No.) or a ceramic casing having a heat insulating layer inside which is made of foamed ceramic, fibrous or acicular ceramics to improve the heat insulating property (for example, Japanese Utility Model Publication No. 62-29402, Japanese Utility Model Publication No. 62-183003). Alternatively, a metal casing in which fiber reinforced ceramics or SiC, Si ₃ N ₄ is used (for example, Japanese Utility Model Publication No. 63-17802), or an outside which is covered with a heat insulating material (for example, Japanese Utility Model Publication No. -102
No. 39).

[0003]

However, in the case where the turbine housing is made of ceramics, there are problems that it is weak against mechanical shock and inferior to thermal shock, and the inside of the turbine housing is made of a heat insulating material. In the case of coating with, there is a problem that peeling may occur in the heat insulating material due to repeated thermal shock, or cracks or damage may occur due to the difference in thermal expansion coefficient. The technology has the problem that when a thermal shock is applied, it may crack or break due to the difference in coefficient of thermal expansion, and it may also break due to a mechanical shock. Therefore, it has been a problem to solve such a problem.

[0004]

SUMMARY OF THE INVENTION The present invention has been made in view of the above-mentioned conventional problems, and is less likely to cause cracking or damage due to the difference in coefficient of thermal expansion even when a thermal shock is applied. It is an object of the present invention to provide a turbine housing which is excellent in thermal shock resistance and is also excellent in durability capable of sufficiently resisting mechanical shock such as foreign matter flying or vibration.

[0005]

In a turbine housing according to the present invention, a liner made of a ceramic composite material containing ceramics and either or both of a reinforcing fiber and a metal is provided inside a metal casing. It is characterized in that a heat-resistant coating made of a compound such as an oxide, a carbide or a nitride which is a component of the ceramic composite material is formed on the surface of the liner.
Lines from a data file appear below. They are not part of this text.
This is an optimization exercise on Yosys and OpenROAD, whose aim is small area and a short achievable clock period, not a production implementation.
RTL that was checked went through simulation tests only; none was proved equivalent to the original.
No activity file was given, so power comes from the tool's default toggle rates.

// alu_design
module alu_design #(parameter W = 16, parameter N = 4) (
  clock, reset, CE, INP_valid, MODE, CMD, OPA, OPB, CIN, ERR, RES, OV, COUT, G, L, E);
make LEC_CHECK=0 CAP_MARGIN=20 CORE_MARGIN=2 CORE_UTILIZATION=45 PLACE_DENSITY=0.6 SETUP_SLACK_MARGIN=2.5 SLEW_MARGIN=20 finish   # period 8.3 ns
run.sh (not shown) runs the stock make flow with config.mk's settings and CLKGATE_MAP_FILE= SYNTH_SCRIPT=/design/flow/synth_recipe.tcl, a recipe that flattens the netlist after the stock synthesis.
Change:
Settings changed: SETUP_SLACK_MARGIN 2.5 to default.
Outcome:
- core utilization goes down by 8.3 points
- hold slack is about the same
- maximum frequency goes down by 17%
- final area goes down by 14%
- total power goes down by 33%
- wire length goes down by 4.7%
- register-to-register slack gets worse by 1.3 ns
- global-route usage goes down by 0.54 points
- combinational power goes down by 39%
- sequential share of layout area goes up by 1.4 points
- first-iteration DRC count goes up by 22%
Change:
Settings changed: CORE_UTILIZATION 45 to 65, PLACE_DENSITY 0.6 to 0.75, SETUP_SLACK_MARGIN from default to 1.5.
=> The new run passed the timing, design-rule and antenna checks; wire length falls by 6.3%; sequential power stays flat; cell area rises by 1.7%; worst setup slack gets better by 0.89 ns; sequential share of layout area barely changes; cell count falls by 4.9%; maximum frequency rises by 13%; register-to-register slack gets better by 0.89 ns; power rises by 9.7%; sequential cell count does not change.
Change:
Settings changed: CORE_UTILIZATION 65 to 45, PLACE_DENSITY 0.75 to 0.6, SETUP_SLACK_MARGIN 1.5 to 4.
Result:
- The changed run finished with timing, DRC and antenna clean
- setup slack is better by 0.39 ns
- synthesized cell count does not change
- non-clock buffer count increases by 61


## run 1
alu_design, a different RTL version from the one above (not shown whole).
For scale: about 1900 cells after synthesis, roughly 81 I/O pins, ~17000 um^2 of cells after synthesis.
## alu_design
module alu_design #(parameter W = 16, parameter N = 4) (
  clock, reset, CE, INP_valid, MODE, CMD, OPA, OPB, CIN, ERR, RES, OV, COUT, G, L, E);
Settings: LEC_CHECK=0, CAP_MARGIN=20, CORE_MARGIN=2, CORE_UTILIZATION=65, PLACE_DENSITY=0.75, SETUP_SLACK_MARGIN=3.0, SLEW_MARGIN=20; clock period 8.3 ns.
Relative to run 1, the following input files were edited for run 2:
--- a/flow/config.mk
+++ b/flow/config.mk
@@ -10,3 +10,3 @@
-export CORE_UTILIZATION = 65
-export PLACE_DENSITY = 0.75
-export SETUP_SLACK_MARGIN = 3.0
+export CORE_UTILIZATION = 75
+export PLACE_DENSITY = 0.85
+export SETUP_SLACK_MARGIN = 2.5
==> comparison <==
Setup slack deteriorates in run 2 relative to run 1.
Delta (run 2 minus run 1): sum of routed wire length over all layers rose by 1.8%, growth of design area from synthesis to finish fell by 1.4 points, number of combinational gates with multiple inputs stayed essentially flat.
Between run 2 and run 1, critical path depth is higher for run 1, run 2 comes in under that.
Here is what was changed in the inputs of run 3 compared with run 2.
--- a/flow/config.mk
+++ b/flow/config.mk
@@ -10,2 +10,2 @@
-export CORE_UTILIZATION = 75
-export PLACE_DENSITY = 0.85
+export CORE_UTILIZATION = 65
+export PLACE_DENSITY = 0.75
==> run notes <==
- Run 3: flow completed, timing, DRC and antenna clean
- Post-layout utilization of the core: run 3 vs run 2 down 11 points
- Compared with run 2, the detailed router inserted fewer vias in run 3.
- Combinational share of power delta for run 3 relative to run 2: 0.2 points higher
- Run 2 -> run 3: synthesized area delta 0, exact match
No functional check of the RTL was part of any run of this note.


Another version of the RTL of alu_design (not shown whole).
For scale: about 100 flip-flops.
==> flow/design.v (excerpt) <==
module alu_design #(parameter W = 16, parameter N = 4) (
  clock, reset, CE, INP_valid, MODE, CMD, OPA, OPB, CIN, ERR, RES, OV, COUT, G, L, E);
  input clock;
  input reset;
  input CE;
  input [1:0] INP_valid;
  input MODE;
  input [N-1:0] CMD;
  input [W-1:0] OPA;
  input [W-1:0] OPB;
  input CIN;
  output reg ERR;
  output reg [2*W-1:0] RES;
  output reg OV;
  output reg COUT;
  output reg G;
  output reg L;
  output reg E;
wire i_v01 = (INP_valid == 2'b01);
wire i_v11 = (INP_valid == 2'b11);
wire i_rol  = ~MODE & i_v11 & (CMD == 4'b1100);
wire i_ror  = ~MODE & i_v11 & (CMD == 4'b1101);
wire i_shra = ~MODE & i_v01 & (CMD == 4'b1000);
wire i_shla = ~MODE & i_v01 & (CMD == 4'b1001);
wire i_mul  = MODE & i_v11 & ((CMD == 4'b1001) | (CMD == 4'b1010));
wire i_rotbad = |OPB[W-1:5];
wire i_rot  = (i_rol | i_ror) & ~i_rotbad;
wire i_oneh = i_rot | i_shra | i_shla;
wire [3:0] i_k = i_rol ? OPB[3:0] : i_ror ? (4'd0 - OPB[3:0]) : i_shla ? 4'd1 : 4'd15;
wire [W-1:0] i_b = i_oneh ? (16'd1 << i_k) : OPB;
reg i_err;
always @(*) begin
  i_err = 1'b1;
  if (MODE) begin
    case (INP_valid)
      2'b01: i_err = ~((CMD == 4'b0100) | (CMD == 4'b0101));
      2'b10: i_err = ~((CMD == 4'b0110) | (CMD == 4'b0111));
      2'b11: i_err = (CMD > 4'b1100) | (CMD[3:2] == 2'b01);
      default: i_err = 1'b1;
    endcase
  end else begin
    case (INP_valid)
      2'b01: i_err = ~((CMD == 4'b0110) | (CMD == 4'b1000) | (CMD == 4'b1001));
      2'b10: i_err = ~((CMD == 4'b0111) | (CMD == 4'b1010) | (CMD == 4'b1011));
      2'b11: i_err = ~((CMD <= 4'b0101) | (((CMD == 4'b1100) | (CMD == 4'b1101)) & ~i_rotbad));
      default: i_err = 1'b1;
    endcase
  end
end
  ...
clock: 8.3 ns
lec_check: 0
cap_margin: 20
core_margin: 2
core_utilization: 65
place_density: 0.75
setup_slack_margin: 3.5
slew_margin: 20
Rerun with:
Settings changed: SETUP_SLACK_MARGIN 3.5 to 1.5.
=> The new run passed the timing, design-rule and antenna checks; global-route usage decreases by 2.6 points; wire length is lower by 12%; synthesized cell count does not change; setup slack loses 0.46 ns; total power came out lower by 14%.
Rerun with:
Settings changed: SETUP_SLACK_MARGIN 1.5 to 2.5.
The new run finished clean.
Non-clock buffer count stays the same.
Register-to-register slack is better by 0.20 ns.
Routed wire length barely changes.
Utilization came out higher by 0.21 points.
No run of this note included a check of the RTL's function; only the layout flow was run.

==> separate check: timing with driven ports <==
The flow's constraints put no driver on any port. The routed layouts listed below were extracted and timed again, unchanged, in two steps. Step 1, drivers: a clkbuf_16 drives clock and a buf_2 each remaining input, both assumed. Step 2 moves the port delays by t, midway between the first and last clock arrival at a register: inputs arrive t later, outputs are due t later. That takes back most of the time a late clock gives input paths. Slacks: ideal ports / drivers / drivers and shift; pairs: ideal ports / drivers.
run	shift t [ns]	setup WS [ns]	worst slew at a driven data input, ns
the first run of note 1	0.401	2.022 / 2.022 / 2.022	0.04
the second run of note 1	0.402	0.736 / 0.736 / 0.736	0.06
the third run of note 1	0.391	1.624 / 1.624 / 1.624	0.03
the fourth run of note 1	0.391	2.013 / 2.013 / 2.013	0.04
run 1	0.408	2.961 / 2.911 / 2.742	0.06
run 2	0.414	2.728 / 2.679 / 2.412	0.04
run 3	0.409	2.723 / 2.673 / 2.333	0.06
the first run of note 3	0.413	2.855 / 2.803 / 3.216	0.04
the second run of note 3	0.415	2.399 / 2.347 / 2.519	0.04
the third run of note 3	0.416	2.656 / 2.604 / 2.719	0.04
After both steps setup and hold are still met in every run listed. The setup slack of run 3, which loses most, moves by -0.050 ns with the drivers and by -0.390 ns with both steps.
In an embodiment of the turbine housing according to the present invention, a liner made of a ceramic composite material in which a metal is permeated in a molten state between ceramic particles is provided inside a metal casing, and the liner surface is provided with an oxidizing atmosphere. By heating inside, a heat resistant coating made of an oxide of a component that constitutes the ceramic composite material can be formed on the surface of the liner.

In another embodiment of the turbine housing according to the present invention, a liner made of a ceramic composite material in which a ceramic is reinforced by reinforcing fibers is provided inside a metal casing, and a vapor deposition method is provided on the surface of the liner. For example, a heat resistant coating made of oxides, carbides, nitrides, etc. of the constituents of the ceramic composite material can be formed.

[0008]

The turbine housing according to the present invention comprises:
With the above-mentioned configuration, the heat resistant coating is formed on the inside of the liner, so that the liner is not directly subjected to thermal shock, and the heat resistant coating is formed to protect the liner from thermal shock. As a result, the possibility that the liner will crack or break will be less than before.

Further, since the heat resistant coating is made of compounds such as oxides, carbides and nitrides which are constituents of the ceramic composite material which is the liner, the adhesion between the heat resistant coating and the liner becomes strong. The heat resistant coating is hard to peel off, and the turbine housing has excellent durability.

[0010]

【Example】

(Embodiment 1) FIG. 1 and FIG. 2 show Embodiment 1 of a turbine housing according to the present invention. This turbine housing 1 has a metal casing 2 inside a silicon carbide (SiC) and alumina. Aluminum (A ₂ O ₃ ) in a molten state between particles of ceramics (A ₂ O ₃ )
l) Permeated ceramic composite material (SiC ・ Al
₂ O ₃ / Al) is provided on the surface of the liner 3, and mullite (3Al ₂ O ₃ .2SiO ₂ ) which is an oxide-based composite compound of Al and Si which are components of the ceramic composite material is provided on the surface of the liner 3. The heat resistant coating 4 is formed.

In this turbine housing 1, as the metal casing 2, high silicon ductile cast iron is used.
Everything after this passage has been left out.